One of the main issues that catches new developers is that whilst the interactive thread established a default protected environment to catch and print errors interactively, any Lua callback runs as separate execution thread and therefore is not protected; any errors here will panic and reboot the processor. The issue that I want to consider here is whether this is the correct behaviour for NodeMCU and if not then how we can improve this in a way which doesn't break existing applications.

We have three broad mechanisms for reporting errors in the firmware:

  1. Print direct to the UART. We adopt this approach during Lua startup because this is the simplest and most robust mechanism that avoids dependencies on services that might not be yet running.
  2. Print the error using the standard print() function.
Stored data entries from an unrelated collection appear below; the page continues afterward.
`src/core/lsru_consts.svh`:
```
// Opcodes, field positions and reset values of the logic, shift and rotate unit.
`ifndef LSRU_CONSTS_SVH
`define LSRU_CONSTS_SVH
`define LSRU_OP_RTYPE       6'h3a
`define LSRU_OP_ORHI        6'h34
`define LSRU_OP_ORI         6'h14
`define LSRU_X_OR           6'h16
`define LSRU_X_RDCTL        6'h26
`define LSRU_X_RET          6'h05
`define LSRU_X_ROL          6'h03
`define LSRU_X_ROLI         6'h02
`define LSRU_X_ROR          6'h0b
`define LSRU_X_SHL_VAR      6'h13
`define LSRU_X_SLLI         6'h12
`define LSRU_X_SRA          6'h3b
`define LSRU_X_SRAI         6'h3a
`define LSRU_X_SRL          6'h1b
`define LSRU_X_SRLI         6'h1a
`define LSRU_A_HI           31
`define LSRU_A_LO           27
`define LSRU_B_HI           26
`define LSRU_B_LO           22
`define LSRU_C_HI           21
`define LSRU_C_LO           17
`define LSRU_X_HI           16
`define LSRU_X_LO           11
`define LSRU_N_HI           10
`define LSRU_N_LO           6
`define LSRU_I16_HI         21
`define LSRU_I16_LO         6
`define LSRU_P_HI           5
`define LSRU_P_LO           0
`define LSRU_NREGS          32
`define LSRU_NCTL           32
`define LSRU_RESET_WORD     32'h0000_0000
`define LSRU_LINK_REG       5'h1f
`endif

```
`src/core/lsru_pkg.sv`:
```
// Types shared by the logic, shift and rotate unit.
package lsru_pkg;
   typedef enum logic [3:0] {
      LSRU_NONE, LSRU_OR, LSRU_ORHI, LSRU_ORI, LSRU_RDCTL, LSRU_RET,
      LSRU_ROL, LSRU_ROR, LSRU_SHL, LSRU_SRA, LSRU_SRL, LSRU_ILLEGAL
   } lsru_op_e;
   typedef struct packed {
      lsru_op_e   op;
      logic [4:0] a_idx;
      logic [4:0] b_idx;
      logic [4:0] c_idx;
      logic [4:0] dst_idx;
      logic [4:0] shift_amount_imm;
      logic       imm_amt;
      logic [15:0] immediate_sixteen;
   } lsru_dec_s;
   typedef struct packed {
      logic        wr_en;
      logic [4:0]  wr_idx;
      logic [31:0] wr_data;
      logic        pc_load;
      logic [31:0] pc_target;
      logic        exc_super;
      logic        exc_misalign;
      logic        exc_illegal;
      logic        done;
   } lsru_res_s;
   typedef struct packed {
      lsru_res_s res;
   } lsru_state_s;
endpackage

```
`src/core/lsru_decoder.sv`:
```
// Instruction field decoder for the logic, shift and rotate unit.
`include "lsru_consts.svh"
module lsru_decoder
   import lsru_pkg::*;
(
   // Instruction word
   input  wire logic [31:0] instr,
   // Decoded fields
   output lsru_dec_s        dec
);
   logic [5:0] prim;
   logic [5:0] ext;

   always_comb
   begin
      prim        = instr[`LSRU_P_HI:`LSRU_P_LO];
      ext         = instr[`LSRU_X_HI:`LSRU_X_LO];
      dec         = '0;
      dec.a_idx   = instr[`LSRU_A_HI:`LSRU_A_LO];
      dec.b_idx   = instr[`LSRU_B_HI:`LSRU_B_LO];
      dec.c_idx   = instr[`LSRU_C_HI:`LSRU_C_LO];
      dec.shift_amount_imm  = instr[`LSRU_N_HI:`LSRU_N_LO];
      dec.immediate_sixteen = instr[`LSRU_I16_HI:`LSRU_I16_LO];
      dec.dst_idx = dec.c_idx;
      dec.op      = LSRU_ILLEGAL;
      if (prim == `LSRU_OP_ORHI)
      begin
         dec.op      = LSRU_ORHI;
         dec.dst_idx = dec.b_idx;
      end
      else if (prim == `LSRU_OP_ORI)
      begin
         dec.op      = LSRU_ORI;
         dec.dst_idx = dec.b_idx;
      end
      else if (prim == `LSRU_OP_RTYPE)
      begin
         unique case (ext)
            `LSRU_X_OR:    dec.op = LSRU_OR;
            `LSRU_X_RDCTL: dec.op = LSRU_RDCTL;
            `LSRU_X_RET:   dec.op = LSRU_RET;
            `LSRU_X_ROL:   dec.op = LSRU_ROL;
            `LSRU_X_ROR:   dec.op = LSRU_ROR;
            `LSRU_X_SHL_VAR: dec.op = LSRU_SHL;
            `LSRU_X_SRA:   dec.op = LSRU_SRA;
            `LSRU_X_SRL:   dec.op = LSRU_SRL;
            `LSRU_X_ROLI:
            begin
               dec.op      = LSRU_ROL;
               dec.imm_amt = 1'b1;
            end
            `LSRU_X_SLLI:
            begin
               dec.op      = LSRU_SHL;
               dec.imm_amt = 1'b1;
            end
            `LSRU_X_SRAI:
            begin
               dec.op      = LSRU_SRA;
               dec.imm_amt = 1'b1;
            end
            `LSRU_X_SRLI:
            begin
               dec.op      = LSRU_SRL;
               dec.imm_amt = 1'b1;
            end
            default:       dec.op = LSRU_ILLEGAL;
         endcase
      end
   end
endmodule

```
`src/core/lsru_unit.sv`:
```
// Logic, shift and rotate execution unit with its general register file.
`include "lsru_consts.svh"
// Notes on behaviour
// - Register OR writes source_a_reg OR source_b_reg into dest_c_reg, no exception.
// - High-half OR: immediate in bits 31..16, low half zero, ORed, written to B.
// - Low OR: immediate zero-extended to 32 bits, ORed with source_a_reg, written to B.
// - Control read copies indexed control register; outside supervisor mode it faults.
// - Return loads program counter from link register; misaligned target faults.
// - Rotate left by source_b_reg bits 4..0; upper bits ignored.
// - Rotate left by five-bit immediate, result to dest_c_reg.
// - Rotate right by source_b_reg bits 4..0; upper bits ignored.
// - Shift left by source_b_reg bits 4..0, zero fill, to dest_c_reg.
// - Shift left by five-bit immediate, zero fill, to dest_c_reg.
// - Arithmetic right shift by source_b_reg bits 4..0, sign fill.
// - Arithmetic right shift by five-bit immediate, sign fill, to dest_c_reg.
// - Logical right shift by source_b_reg bits 4..0, zero fill.
module lsru_unit
   import lsru_pkg::*;
#(
   parameter int NREGS = `LSRU_NREGS,
   parameter int NCTL  = `LSRU_NCTL
)
(
   // Clock and reset
   input  wire logic                 ref_clk,
   input  wire logic                 nrst,
   // Instruction issue
   input  wire logic                 issue_valid,
   input  wire logic [31:0]          instr,
   input  wire logic                 supervisor_mode,
   // Control register file view
   input  wire logic [NCTL*32-1:0]   ctl_regs_flat,
   // Register file debug read port
   input  wire logic [4:0]           dbg_idx,
   output logic      [31:0]          dbg_data,
   // Results
   output lsru_res_s                 res
);
   lsru_dec_s   dec;
   lsru_state_s st_ff;
   lsru_state_s nxt_st;
   logic [31:0] gpr_ff [NREGS];
   logic [31:0] opa;
   logic [31:0] opb;
   logic [4:0]  amt;
   logic [31:0] rot_l;
   logic [31:0] rot_r;

   // Register zero is never stored, so it reads as zero everywhere.
   function automatic logic [31:0] rd_gpr(input logic [4:0] idx, input logic [31:0] val);
      rd_gpr = (idx == 5'h00) ? 32'h0000_0000 : val;
   endfunction

   function automatic logic [31:0] rotl(input logic [31:0] v, input logic [4:0] n);
      logic [63:0] dbl;
      dbl  = {v, v} << n;
      rotl = dbl[63:32];
   endfunction

   lsru_decoder u_dec
   (
      .instr (instr),
      .dec   (dec)
   );

   assign opa      = rd_gpr(dec.a_idx, gpr_ff[dec.a_idx]);
   assign opb      = rd_gpr(dec.b_idx, gpr_ff[dec.b_idx]);
   // Only five bits of the amount are looked at; the rest of source_b_reg is don't-care.
   assign amt      = dec.imm_amt ? dec.shift_amount_imm : opb[4:0];
   assign rot_l    = rotl(opa, amt);
   assign rot_r    = rotl(opa, 5'(6'd32 - {1'b0, amt}));
   assign dbg_data = rd_gpr(dbg_idx, gpr_ff[dbg_idx]);
   assign res      = st_ff.res;

   always_comb
   begin
      logic [31:0] target;
      target              = rd_gpr(`LSRU_LINK_REG, gpr_ff[`LSRU_LINK_REG]);
      nxt_st              = '0;
      if (issue_valid)
      begin
         nxt_st.res.wr_idx = dec.dst_idx;
         nxt_st.res.done  = 1'b1;
         nxt_st.res.wr_en = 1'b1;
         unique case (dec.op)
            LSRU_OR:    nxt_st.res.wr_data = opa | opb;
            LSRU_ORHI:  nxt_st.res.wr_data = opa | {dec.immediate_sixteen, 16'h0000};
            LSRU_ORI:   nxt_st.res.wr_data = opa | {16'h0000, dec.immediate_sixteen};
            LSRU_ROL:   nxt_st.res.wr_data = rot_l;
            LSRU_ROR:   nxt_st.res.wr_data = rot_r;
            LSRU_SHL:   nxt_st.res.wr_data = opa << amt;
            LSRU_SRA:   nxt_st.res.wr_data = 32'($signed(opa) >>> amt);
            LSRU_SRL:   nxt_st.res.wr_data = opa >> amt;
            LSRU_RDCTL:
            begin
               if (supervisor_mode)
                  nxt_st.res.wr_data = ctl_regs_flat[dec.shift_amount_imm*32 +: 32];
               else
               begin
                  nxt_st.res.wr_en     = 1'b0;
                  nxt_st.res.exc_super = 1'b1;
               end
            end
            LSRU_RET:
            begin
               nxt_st.res.wr_en = 1'b0;
               if (target[1:0] != 2'b00)
                  nxt_st.res.exc_misalign = 1'b1;
               else
               begin
                  nxt_st.res.pc_load   = 1'b1;
                  nxt_st.res.pc_target = target;
               end
            end
            LSRU_NONE, LSRU_ILLEGAL:
            begin
               nxt_st.res.wr_en       = 1'b0;
               nxt_st.res.exc_illegal = 1'b1;
            end
         endcase
         if (dec.dst_idx == 5'h00)
            nxt_st.res.wr_en = 1'b0;
      end
   end

   always_ff @(posedge ref_clk)
   begin
      if (!nrst)
      begin
         st_ff <= '0;
         for (int i = 0; i < NREGS; i++)
            gpr_ff[i] <= `LSRU_RESET_WORD;
      end
      else
      begin
         st_ff <= nxt_st;
         // Write-back lands two cycles after issue, one cycle after the registered result.
         if (st_ff.res.wr_en)
            gpr_ff[st_ff.res.wr_idx] <= st_ff.res.wr_data;
      end
   end
endmodule

```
Prior to SDK 3.0 releases, we always did (1) but this meant that errors generated during node.output() where reported only on the UART. print() now sends output to the STDOUT which is in turn emptied to the UART or the node.output() reader using the Pipe module, and this enables error reporting in a terminal session to occur through the session.
  3. Use a separate panic process manger to process uncaught errors. The problem with (2) during panics is that a simple "print error and restart" will queue the error message to STDOUT then restart the processor before the printing task has executed. At a minimum, the restart operation should wait until the STDOUT pipe is empty (or a maximum time elapsed) before restarting the ESP.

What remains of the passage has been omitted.